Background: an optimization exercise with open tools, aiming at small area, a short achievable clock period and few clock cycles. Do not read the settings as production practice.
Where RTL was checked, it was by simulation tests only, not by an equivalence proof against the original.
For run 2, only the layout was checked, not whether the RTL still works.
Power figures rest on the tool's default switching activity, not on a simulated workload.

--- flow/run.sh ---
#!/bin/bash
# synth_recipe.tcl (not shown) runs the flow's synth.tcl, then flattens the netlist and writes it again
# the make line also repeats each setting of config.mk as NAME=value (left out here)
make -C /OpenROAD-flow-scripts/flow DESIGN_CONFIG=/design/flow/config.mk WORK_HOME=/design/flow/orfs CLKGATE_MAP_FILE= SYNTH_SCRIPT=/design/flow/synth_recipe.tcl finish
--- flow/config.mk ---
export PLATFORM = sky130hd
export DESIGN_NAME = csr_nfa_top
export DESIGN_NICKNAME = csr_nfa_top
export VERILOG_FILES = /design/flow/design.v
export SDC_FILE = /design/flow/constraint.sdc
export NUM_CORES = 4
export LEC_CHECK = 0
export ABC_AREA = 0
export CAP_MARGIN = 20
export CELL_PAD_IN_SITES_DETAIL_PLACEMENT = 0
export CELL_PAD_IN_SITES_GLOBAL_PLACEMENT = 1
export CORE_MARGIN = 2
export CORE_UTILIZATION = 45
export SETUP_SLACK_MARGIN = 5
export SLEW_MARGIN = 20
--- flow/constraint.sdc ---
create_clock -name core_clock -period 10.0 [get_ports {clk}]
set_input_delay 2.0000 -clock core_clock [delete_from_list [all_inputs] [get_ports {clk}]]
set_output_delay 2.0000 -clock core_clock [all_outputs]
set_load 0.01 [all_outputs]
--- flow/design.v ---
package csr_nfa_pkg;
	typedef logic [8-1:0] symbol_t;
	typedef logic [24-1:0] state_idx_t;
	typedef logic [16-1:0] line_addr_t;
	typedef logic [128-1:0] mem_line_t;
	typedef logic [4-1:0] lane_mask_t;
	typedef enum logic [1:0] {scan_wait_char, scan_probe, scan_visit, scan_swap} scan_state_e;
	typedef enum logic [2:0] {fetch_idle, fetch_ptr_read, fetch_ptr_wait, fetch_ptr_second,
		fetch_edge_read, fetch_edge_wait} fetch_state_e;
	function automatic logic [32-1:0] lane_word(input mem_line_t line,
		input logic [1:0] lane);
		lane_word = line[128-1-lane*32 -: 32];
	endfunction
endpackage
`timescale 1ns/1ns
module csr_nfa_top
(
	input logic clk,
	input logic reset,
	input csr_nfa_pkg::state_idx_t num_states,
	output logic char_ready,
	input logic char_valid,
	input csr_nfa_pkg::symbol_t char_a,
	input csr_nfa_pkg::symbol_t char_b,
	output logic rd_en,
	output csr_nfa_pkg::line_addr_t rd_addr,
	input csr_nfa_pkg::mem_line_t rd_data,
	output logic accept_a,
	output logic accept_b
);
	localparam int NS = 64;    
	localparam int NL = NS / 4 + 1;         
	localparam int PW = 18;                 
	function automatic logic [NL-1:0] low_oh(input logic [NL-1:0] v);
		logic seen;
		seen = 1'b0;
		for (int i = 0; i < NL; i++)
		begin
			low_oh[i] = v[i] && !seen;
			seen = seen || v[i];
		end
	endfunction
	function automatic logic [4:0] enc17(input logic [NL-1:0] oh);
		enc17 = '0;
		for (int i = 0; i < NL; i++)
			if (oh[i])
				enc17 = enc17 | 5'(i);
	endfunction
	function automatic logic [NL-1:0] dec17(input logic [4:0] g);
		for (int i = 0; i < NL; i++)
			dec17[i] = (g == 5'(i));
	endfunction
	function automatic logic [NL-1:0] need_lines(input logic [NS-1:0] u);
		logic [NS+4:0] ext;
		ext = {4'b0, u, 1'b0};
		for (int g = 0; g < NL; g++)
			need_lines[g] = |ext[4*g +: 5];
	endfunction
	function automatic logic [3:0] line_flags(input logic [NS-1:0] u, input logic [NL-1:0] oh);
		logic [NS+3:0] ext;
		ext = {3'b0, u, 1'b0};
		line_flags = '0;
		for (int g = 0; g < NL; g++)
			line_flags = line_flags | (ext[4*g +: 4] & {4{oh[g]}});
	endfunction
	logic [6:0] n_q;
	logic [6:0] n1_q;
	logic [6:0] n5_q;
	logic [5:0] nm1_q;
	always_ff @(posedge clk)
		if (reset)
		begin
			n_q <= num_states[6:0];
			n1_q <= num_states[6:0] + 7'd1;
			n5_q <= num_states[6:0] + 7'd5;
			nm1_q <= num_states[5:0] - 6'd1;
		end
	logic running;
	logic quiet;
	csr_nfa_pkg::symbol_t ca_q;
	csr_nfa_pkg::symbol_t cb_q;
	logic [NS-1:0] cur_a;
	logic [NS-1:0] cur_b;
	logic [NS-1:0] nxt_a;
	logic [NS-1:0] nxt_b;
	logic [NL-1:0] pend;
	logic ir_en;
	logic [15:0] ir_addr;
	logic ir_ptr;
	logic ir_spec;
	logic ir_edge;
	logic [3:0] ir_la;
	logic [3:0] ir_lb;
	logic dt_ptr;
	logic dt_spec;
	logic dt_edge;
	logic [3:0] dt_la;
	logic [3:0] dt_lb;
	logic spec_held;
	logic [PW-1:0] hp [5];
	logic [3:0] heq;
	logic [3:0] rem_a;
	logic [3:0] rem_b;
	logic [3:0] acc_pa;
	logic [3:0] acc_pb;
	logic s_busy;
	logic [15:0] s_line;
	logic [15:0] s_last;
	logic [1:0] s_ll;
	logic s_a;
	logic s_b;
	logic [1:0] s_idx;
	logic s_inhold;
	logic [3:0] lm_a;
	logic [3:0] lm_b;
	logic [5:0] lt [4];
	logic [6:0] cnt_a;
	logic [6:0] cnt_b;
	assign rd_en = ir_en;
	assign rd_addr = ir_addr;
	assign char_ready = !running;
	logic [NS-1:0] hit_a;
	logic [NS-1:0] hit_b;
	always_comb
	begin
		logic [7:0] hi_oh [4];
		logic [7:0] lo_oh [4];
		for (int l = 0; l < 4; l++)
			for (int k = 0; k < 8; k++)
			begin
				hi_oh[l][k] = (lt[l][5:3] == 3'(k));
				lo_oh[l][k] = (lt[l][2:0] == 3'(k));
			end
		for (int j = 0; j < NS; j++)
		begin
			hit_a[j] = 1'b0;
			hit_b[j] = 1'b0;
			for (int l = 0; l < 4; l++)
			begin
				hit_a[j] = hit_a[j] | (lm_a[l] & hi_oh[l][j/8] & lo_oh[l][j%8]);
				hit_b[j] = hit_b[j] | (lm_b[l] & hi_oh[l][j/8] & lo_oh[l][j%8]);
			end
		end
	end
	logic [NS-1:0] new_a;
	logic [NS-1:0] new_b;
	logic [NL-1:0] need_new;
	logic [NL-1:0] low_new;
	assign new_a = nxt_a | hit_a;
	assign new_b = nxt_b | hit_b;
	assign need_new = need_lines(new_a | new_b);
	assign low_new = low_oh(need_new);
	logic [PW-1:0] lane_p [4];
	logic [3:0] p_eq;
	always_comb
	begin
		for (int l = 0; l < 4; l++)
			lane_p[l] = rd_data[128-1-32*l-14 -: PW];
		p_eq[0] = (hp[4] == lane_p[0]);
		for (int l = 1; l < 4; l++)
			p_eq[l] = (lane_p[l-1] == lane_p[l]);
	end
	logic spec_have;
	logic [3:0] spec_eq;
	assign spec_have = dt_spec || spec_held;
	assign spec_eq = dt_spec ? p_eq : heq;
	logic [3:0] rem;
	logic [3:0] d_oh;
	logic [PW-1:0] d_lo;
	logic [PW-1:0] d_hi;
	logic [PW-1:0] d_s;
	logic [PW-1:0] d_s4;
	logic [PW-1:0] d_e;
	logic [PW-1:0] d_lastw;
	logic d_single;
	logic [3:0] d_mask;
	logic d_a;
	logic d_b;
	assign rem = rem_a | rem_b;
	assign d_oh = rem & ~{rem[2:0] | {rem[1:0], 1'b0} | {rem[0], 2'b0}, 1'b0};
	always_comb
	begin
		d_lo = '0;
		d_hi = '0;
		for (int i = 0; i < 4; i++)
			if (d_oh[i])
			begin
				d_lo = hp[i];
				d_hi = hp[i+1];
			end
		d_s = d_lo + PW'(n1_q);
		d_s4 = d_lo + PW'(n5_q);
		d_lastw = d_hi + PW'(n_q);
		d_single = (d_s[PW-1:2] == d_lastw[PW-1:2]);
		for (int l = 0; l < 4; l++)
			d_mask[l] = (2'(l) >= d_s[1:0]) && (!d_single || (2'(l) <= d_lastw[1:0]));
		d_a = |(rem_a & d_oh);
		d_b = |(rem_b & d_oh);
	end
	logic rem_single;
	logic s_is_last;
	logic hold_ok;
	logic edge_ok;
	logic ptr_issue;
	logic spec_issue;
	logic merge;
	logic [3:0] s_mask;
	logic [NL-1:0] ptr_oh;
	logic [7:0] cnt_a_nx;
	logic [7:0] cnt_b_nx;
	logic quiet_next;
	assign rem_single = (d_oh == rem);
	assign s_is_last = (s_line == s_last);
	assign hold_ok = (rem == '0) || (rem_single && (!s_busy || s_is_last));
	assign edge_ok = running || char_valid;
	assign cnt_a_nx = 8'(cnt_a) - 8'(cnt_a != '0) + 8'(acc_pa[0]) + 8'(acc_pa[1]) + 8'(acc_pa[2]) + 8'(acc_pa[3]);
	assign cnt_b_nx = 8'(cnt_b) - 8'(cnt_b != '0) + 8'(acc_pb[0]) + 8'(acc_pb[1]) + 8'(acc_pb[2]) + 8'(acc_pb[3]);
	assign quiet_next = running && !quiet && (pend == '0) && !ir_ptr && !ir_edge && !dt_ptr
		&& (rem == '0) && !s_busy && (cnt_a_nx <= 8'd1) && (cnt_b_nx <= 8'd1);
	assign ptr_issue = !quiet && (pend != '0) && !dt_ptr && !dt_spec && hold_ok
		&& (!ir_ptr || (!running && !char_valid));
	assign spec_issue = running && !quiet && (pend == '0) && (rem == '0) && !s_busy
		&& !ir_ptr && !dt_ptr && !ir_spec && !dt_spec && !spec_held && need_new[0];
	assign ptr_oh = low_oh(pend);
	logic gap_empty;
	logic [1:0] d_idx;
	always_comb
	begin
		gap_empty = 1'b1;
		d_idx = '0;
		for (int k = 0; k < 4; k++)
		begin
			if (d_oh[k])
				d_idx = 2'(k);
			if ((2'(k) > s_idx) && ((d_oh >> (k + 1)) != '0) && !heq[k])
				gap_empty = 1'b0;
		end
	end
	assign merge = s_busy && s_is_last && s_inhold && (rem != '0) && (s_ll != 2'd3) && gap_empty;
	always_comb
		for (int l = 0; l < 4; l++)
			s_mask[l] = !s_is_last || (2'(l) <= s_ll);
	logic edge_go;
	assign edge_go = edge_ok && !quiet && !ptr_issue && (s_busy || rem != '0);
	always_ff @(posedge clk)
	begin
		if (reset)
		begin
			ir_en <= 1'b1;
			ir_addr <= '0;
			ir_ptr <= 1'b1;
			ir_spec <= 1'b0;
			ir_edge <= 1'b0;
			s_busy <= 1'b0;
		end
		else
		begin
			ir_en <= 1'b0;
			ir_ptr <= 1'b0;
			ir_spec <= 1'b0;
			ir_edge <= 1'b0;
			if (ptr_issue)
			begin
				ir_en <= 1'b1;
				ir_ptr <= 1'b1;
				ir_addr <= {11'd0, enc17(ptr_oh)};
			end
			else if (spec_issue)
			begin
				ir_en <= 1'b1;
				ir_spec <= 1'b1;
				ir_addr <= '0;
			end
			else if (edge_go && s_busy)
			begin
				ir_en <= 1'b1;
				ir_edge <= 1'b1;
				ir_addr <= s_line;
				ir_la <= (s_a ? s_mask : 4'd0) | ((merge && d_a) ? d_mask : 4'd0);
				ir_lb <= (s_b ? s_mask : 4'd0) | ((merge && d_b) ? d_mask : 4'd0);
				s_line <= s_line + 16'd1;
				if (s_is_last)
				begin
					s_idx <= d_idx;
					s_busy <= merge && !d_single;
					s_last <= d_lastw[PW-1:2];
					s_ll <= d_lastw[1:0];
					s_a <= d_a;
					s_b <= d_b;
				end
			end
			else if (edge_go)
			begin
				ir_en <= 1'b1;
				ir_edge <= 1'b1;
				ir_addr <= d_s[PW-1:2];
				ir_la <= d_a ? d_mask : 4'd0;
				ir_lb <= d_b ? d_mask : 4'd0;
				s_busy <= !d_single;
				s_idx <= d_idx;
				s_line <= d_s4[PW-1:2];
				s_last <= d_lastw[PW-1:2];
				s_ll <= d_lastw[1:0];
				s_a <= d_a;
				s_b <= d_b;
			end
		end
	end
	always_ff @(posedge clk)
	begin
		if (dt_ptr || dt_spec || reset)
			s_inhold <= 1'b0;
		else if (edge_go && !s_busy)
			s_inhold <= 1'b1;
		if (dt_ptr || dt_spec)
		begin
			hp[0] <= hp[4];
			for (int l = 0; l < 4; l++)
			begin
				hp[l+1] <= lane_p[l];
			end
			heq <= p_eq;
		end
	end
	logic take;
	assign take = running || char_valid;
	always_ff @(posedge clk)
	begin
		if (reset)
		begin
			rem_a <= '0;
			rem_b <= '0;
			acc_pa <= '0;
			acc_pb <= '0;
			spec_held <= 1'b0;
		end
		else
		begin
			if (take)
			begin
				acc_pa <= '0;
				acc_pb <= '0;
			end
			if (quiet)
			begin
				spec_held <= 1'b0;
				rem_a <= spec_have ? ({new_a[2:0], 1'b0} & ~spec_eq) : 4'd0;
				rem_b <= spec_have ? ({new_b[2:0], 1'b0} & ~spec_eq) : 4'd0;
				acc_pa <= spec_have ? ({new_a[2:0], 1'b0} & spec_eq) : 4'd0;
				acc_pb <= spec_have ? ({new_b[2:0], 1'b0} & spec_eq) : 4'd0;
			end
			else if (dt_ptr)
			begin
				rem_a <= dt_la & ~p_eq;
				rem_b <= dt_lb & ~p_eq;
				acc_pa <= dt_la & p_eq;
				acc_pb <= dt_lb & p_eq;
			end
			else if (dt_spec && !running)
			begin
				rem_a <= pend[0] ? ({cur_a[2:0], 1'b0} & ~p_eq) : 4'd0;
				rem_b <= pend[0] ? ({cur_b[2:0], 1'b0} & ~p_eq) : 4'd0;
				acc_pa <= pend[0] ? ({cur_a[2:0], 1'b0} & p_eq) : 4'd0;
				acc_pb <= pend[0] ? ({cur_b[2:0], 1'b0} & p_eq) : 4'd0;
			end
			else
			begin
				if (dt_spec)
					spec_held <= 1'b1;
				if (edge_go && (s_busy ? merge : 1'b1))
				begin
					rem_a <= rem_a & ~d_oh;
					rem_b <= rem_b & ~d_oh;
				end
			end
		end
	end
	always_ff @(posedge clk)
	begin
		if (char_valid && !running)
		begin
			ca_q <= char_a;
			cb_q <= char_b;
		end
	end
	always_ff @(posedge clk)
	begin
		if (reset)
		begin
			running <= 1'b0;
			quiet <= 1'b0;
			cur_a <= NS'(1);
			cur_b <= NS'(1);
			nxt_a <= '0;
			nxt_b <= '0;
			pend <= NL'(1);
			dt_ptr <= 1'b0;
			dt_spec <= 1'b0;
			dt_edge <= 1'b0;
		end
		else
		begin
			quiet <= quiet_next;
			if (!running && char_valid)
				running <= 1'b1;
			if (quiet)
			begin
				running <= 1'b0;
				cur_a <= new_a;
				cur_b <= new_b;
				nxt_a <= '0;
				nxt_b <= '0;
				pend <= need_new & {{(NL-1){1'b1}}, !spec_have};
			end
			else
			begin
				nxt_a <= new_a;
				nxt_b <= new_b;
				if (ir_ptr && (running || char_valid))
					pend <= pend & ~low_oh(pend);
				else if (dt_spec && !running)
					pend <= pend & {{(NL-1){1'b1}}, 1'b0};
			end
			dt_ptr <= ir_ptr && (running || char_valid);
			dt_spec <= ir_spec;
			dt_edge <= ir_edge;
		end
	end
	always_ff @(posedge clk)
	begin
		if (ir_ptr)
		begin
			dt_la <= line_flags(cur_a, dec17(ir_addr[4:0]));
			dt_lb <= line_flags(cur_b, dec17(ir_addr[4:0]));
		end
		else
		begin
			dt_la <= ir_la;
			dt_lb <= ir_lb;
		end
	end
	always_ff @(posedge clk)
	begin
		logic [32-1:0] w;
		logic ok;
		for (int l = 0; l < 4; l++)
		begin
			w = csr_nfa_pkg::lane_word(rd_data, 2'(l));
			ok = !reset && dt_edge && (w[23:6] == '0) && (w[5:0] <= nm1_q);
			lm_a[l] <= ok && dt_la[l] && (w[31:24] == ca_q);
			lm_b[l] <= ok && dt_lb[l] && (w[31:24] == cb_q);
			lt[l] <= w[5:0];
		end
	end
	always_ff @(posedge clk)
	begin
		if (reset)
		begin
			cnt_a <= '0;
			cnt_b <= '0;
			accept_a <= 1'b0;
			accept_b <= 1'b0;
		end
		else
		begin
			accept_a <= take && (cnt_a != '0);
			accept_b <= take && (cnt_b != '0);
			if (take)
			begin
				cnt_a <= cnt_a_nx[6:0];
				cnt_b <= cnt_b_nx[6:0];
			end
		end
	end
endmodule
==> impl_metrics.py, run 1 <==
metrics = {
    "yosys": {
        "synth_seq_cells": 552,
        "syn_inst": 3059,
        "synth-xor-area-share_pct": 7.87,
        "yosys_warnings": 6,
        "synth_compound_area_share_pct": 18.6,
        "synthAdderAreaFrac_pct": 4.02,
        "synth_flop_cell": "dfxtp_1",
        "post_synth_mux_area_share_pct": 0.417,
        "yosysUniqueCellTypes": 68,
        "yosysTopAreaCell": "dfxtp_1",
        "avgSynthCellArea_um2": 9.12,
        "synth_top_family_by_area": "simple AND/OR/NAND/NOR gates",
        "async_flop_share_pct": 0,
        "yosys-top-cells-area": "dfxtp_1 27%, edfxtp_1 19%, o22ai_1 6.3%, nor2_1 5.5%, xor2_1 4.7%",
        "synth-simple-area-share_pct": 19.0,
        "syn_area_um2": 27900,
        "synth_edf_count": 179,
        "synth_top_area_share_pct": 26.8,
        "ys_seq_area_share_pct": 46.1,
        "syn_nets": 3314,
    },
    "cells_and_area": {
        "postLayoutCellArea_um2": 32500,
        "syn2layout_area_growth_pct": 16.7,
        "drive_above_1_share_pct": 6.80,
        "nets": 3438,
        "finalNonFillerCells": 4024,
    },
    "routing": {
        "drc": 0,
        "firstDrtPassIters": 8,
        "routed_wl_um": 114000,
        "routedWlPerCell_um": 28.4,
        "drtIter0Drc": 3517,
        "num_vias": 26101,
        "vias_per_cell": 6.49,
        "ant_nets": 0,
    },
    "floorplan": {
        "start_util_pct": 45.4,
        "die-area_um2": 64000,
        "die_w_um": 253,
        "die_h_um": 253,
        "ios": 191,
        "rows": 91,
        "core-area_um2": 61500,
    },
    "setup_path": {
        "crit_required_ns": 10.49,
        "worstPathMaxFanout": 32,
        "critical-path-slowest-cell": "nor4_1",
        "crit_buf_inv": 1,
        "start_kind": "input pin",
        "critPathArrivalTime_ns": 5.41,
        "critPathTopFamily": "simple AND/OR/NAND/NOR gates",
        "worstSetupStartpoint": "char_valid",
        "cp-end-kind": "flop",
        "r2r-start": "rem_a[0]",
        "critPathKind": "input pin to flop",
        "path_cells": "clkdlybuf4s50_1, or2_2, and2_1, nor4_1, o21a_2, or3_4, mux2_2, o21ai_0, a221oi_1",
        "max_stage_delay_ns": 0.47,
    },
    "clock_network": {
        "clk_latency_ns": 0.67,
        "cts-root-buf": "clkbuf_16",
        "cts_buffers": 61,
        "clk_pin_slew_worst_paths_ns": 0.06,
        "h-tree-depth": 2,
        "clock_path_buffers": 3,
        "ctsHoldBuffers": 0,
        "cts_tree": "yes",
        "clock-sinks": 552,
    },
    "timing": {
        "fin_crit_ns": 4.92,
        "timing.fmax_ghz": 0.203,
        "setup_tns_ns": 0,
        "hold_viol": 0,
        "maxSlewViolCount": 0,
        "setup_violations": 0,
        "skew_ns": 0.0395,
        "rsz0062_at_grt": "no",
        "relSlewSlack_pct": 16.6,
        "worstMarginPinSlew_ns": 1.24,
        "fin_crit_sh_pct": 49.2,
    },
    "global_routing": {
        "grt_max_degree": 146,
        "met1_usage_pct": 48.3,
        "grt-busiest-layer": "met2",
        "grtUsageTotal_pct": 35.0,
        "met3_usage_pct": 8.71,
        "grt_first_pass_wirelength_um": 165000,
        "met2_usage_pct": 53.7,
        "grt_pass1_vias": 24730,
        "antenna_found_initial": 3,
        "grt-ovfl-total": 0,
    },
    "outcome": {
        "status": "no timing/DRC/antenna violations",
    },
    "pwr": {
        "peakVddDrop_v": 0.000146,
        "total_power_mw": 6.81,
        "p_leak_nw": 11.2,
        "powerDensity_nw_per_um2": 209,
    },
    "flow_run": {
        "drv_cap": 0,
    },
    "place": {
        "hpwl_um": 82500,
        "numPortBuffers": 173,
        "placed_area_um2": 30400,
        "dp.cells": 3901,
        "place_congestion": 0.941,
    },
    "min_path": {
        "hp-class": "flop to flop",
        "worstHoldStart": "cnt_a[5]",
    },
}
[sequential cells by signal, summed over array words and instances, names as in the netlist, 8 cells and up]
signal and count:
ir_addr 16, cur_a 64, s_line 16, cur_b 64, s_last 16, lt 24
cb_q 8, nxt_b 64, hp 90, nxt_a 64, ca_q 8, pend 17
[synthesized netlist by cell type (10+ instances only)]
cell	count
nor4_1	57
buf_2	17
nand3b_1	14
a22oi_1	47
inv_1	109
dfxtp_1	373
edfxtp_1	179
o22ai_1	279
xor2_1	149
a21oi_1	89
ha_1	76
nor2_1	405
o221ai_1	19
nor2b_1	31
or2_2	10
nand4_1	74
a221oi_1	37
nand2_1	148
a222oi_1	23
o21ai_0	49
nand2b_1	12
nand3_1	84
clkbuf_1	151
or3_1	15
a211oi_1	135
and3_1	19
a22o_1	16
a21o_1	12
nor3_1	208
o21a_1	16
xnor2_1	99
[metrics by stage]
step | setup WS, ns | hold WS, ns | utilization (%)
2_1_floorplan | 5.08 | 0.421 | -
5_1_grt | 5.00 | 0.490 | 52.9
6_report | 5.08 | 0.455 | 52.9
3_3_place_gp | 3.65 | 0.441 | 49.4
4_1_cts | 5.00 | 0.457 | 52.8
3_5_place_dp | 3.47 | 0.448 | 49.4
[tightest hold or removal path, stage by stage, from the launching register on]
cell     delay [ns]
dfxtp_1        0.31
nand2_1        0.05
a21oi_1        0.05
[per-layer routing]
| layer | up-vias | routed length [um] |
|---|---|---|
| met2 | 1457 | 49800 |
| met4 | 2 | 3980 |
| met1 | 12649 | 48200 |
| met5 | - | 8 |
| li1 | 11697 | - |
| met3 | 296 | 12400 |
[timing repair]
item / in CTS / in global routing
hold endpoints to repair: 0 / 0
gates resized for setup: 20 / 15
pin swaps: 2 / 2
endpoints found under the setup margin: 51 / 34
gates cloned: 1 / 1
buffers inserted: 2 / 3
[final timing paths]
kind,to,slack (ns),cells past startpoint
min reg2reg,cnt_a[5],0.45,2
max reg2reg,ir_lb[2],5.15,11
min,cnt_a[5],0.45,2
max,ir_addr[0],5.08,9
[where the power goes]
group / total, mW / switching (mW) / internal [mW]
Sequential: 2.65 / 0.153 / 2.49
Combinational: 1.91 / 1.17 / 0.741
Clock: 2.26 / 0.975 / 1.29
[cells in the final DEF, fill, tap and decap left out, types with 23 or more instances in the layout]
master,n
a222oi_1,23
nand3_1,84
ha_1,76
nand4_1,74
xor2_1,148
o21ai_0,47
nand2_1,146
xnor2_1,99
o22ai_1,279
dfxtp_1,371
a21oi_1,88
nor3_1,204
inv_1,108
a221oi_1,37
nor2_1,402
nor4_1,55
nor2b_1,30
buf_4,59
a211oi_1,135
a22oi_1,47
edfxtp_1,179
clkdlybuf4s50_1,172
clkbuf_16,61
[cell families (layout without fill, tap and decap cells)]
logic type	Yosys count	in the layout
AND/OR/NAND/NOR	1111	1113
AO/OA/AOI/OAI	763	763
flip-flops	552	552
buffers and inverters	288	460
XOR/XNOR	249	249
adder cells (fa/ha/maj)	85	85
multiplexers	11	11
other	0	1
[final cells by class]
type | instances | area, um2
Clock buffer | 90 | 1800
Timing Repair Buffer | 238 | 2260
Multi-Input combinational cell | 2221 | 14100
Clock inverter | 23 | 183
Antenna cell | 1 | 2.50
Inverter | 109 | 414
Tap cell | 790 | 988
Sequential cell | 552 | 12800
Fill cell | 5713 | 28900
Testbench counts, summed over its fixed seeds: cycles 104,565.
★ ★ ★ ★ ★ ★ ★
> _What you need to do_:
Report the number of lines in the records above that contain "take", with no other text.

> _Exercise response_:
6